En la Argentina, donde se escucha la constante queja de que la industria no apoya la investigación científica, el estado tampoco invierte en ella y deja morir los laboratorios mientras los científicos emigran. Pero también se empuja a los investigadores a trabajar en temas aplicables, que es lo mismo que ocurre también en los países desarrollados. Se está produciendo así una verdadera privatización de la Ciencia, en que el financiamiento por parte de las grandes empresas privadas no sólo se apodera de los resultados de las investigaciones, que ya no se publican por razones de principio; sino que logra que se acomoden los planes de trabajo a los intereses corporativos, conduce a escamotear resultados cuando éstos no resultan del agrado de los financiadores, comienza a inhibir la discusión académica de las políticas universitarias; y hay casos en los que las empresas retiraron su apoyo cuando los estudiantes protestaron contra ciertas prácticas desleales o ambientalmente perniciosas de los ´sponsors´.

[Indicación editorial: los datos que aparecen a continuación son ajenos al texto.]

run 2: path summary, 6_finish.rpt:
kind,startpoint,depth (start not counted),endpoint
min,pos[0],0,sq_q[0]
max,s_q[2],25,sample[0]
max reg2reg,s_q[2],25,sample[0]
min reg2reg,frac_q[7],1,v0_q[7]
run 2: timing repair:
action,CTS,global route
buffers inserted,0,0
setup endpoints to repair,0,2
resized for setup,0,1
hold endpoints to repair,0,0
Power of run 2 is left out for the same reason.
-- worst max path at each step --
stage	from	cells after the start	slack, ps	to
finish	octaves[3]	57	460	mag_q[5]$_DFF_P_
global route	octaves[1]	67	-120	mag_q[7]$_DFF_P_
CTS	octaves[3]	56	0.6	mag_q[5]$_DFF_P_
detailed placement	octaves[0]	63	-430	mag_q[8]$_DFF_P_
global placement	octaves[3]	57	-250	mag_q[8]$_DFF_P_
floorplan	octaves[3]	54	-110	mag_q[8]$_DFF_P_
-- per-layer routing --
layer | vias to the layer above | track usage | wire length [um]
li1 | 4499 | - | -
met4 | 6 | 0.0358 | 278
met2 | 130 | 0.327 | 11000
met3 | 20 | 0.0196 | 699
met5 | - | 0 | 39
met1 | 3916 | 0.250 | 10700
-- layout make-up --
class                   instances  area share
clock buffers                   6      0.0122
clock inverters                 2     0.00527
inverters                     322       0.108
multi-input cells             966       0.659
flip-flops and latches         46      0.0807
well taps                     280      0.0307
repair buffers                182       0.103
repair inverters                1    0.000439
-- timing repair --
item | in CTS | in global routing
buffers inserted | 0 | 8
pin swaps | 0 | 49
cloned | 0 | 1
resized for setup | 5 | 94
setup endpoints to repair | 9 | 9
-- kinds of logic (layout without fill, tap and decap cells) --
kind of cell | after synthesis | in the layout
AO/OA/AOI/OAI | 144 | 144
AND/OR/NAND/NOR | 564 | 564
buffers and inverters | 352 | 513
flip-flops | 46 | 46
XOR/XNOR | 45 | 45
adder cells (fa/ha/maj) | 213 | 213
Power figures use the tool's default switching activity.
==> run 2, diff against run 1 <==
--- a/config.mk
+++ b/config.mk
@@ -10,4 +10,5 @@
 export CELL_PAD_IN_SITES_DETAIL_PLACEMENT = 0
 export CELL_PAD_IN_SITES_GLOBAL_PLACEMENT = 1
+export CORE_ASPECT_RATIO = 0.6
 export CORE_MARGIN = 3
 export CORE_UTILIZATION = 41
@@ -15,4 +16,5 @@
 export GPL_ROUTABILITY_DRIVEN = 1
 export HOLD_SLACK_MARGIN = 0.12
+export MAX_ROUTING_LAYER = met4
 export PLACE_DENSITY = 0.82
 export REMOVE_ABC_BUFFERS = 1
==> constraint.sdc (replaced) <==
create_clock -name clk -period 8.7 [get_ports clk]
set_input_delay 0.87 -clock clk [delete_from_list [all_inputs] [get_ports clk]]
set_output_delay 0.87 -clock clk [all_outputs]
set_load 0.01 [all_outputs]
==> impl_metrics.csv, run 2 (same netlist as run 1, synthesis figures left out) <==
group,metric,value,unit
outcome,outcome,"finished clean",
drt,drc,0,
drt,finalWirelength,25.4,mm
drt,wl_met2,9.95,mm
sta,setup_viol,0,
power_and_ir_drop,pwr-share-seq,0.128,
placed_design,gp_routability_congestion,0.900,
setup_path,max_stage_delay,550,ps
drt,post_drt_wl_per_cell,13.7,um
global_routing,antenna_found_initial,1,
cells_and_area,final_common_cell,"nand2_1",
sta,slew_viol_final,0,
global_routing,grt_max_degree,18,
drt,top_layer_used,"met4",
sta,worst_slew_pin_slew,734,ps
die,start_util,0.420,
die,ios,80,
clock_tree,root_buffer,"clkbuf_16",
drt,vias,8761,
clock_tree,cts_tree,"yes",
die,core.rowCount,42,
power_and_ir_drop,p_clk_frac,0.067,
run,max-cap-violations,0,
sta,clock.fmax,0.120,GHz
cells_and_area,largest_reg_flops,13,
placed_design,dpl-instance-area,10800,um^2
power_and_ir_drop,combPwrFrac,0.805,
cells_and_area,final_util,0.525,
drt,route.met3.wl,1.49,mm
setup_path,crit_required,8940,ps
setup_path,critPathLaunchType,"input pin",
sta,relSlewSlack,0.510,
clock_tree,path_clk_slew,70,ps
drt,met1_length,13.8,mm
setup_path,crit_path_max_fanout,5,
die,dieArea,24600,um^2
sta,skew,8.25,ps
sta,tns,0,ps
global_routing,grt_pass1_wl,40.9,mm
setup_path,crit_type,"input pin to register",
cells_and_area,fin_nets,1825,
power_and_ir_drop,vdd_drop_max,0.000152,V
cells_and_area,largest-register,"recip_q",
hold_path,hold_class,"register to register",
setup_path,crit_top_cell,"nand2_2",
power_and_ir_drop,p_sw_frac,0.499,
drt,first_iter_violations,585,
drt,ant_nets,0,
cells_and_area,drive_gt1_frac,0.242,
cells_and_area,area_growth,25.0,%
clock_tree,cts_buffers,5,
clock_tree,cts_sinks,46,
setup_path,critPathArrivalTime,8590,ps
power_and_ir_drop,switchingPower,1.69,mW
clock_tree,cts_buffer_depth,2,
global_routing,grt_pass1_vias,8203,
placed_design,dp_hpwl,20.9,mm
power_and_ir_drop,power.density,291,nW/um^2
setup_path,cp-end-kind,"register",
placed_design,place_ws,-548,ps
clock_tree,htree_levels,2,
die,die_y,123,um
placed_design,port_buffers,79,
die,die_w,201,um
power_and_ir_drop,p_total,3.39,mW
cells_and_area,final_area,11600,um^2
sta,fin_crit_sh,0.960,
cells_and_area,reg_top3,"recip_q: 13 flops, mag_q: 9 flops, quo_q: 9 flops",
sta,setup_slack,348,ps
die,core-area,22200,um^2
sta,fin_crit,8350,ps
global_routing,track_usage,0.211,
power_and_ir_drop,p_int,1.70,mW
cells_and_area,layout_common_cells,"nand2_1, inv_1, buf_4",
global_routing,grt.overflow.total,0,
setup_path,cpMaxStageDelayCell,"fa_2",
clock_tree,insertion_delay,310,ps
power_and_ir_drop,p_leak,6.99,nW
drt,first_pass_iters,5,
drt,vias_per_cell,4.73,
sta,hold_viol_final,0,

Según algunos observadores esta situación ya reviste tal gravedad, que aún el concepto mismo de Ciencia tal como la conocemos está corriendo peligro. No sería impensable que la época en que la Ciencia era una actividad libre y abierta y sus resultados admitían el libre debate y movilizaban el pensamiento esté tocando a su fin, así como algunos vaticinan el fin de la ciencia por haber llegado a conocer todo lo conocible. Espero que ambos vaticinios sean erróneos.